Task brief =>
Nothing in the entries should be altered. Write them out in full.

#####

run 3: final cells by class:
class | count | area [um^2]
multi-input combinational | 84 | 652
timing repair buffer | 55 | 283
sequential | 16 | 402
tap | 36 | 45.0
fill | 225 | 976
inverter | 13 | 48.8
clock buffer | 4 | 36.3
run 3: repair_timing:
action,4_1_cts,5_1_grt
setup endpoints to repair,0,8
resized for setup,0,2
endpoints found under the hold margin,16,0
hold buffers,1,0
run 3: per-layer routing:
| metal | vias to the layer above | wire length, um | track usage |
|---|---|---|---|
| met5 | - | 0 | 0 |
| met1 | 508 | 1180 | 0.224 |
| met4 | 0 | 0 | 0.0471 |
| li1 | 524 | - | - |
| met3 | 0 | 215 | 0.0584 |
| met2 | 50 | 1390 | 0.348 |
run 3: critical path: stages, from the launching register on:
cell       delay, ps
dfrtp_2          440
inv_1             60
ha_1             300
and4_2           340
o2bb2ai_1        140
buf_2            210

#####

Solution to the problem =>
run 3: final cells by class:
class | count | area [um^2]
multi-input combinational | 84 | 652
timing repair buffer | 55 | 283
sequential | 16 | 402
tap | 36 | 45.0
fill | 225 | 976
inverter | 13 | 48.8
clock buffer | 4 | 36.3
run 3: repair_timing:
action,4_1_cts,5_1_grt
setup endpoints to repair,0,8
resized for setup,0,2
endpoints found under the hold margin,16,0
hold buffers,1,0
run 3: per-layer routing:
| metal | vias to the layer above | wire length, um | track usage |
|---|---|---|---|
| met5 | - | 0 | 0 |
| met1 | 508 | 1180 | 0.224 |
| met4 | 0 | 0 | 0.0471 |
| li1 | 524 | - | - |
| met3 | 0 | 215 | 0.0584 |
| met2 | 50 | 1390 | 0.348 |
run 3: critical path: stages, from the launching register on:
cell       delay, ps
dfrtp_2          440
inv_1             60
ha_1             300
and4_2           340
o2bb2ai_1        140
buf_2            210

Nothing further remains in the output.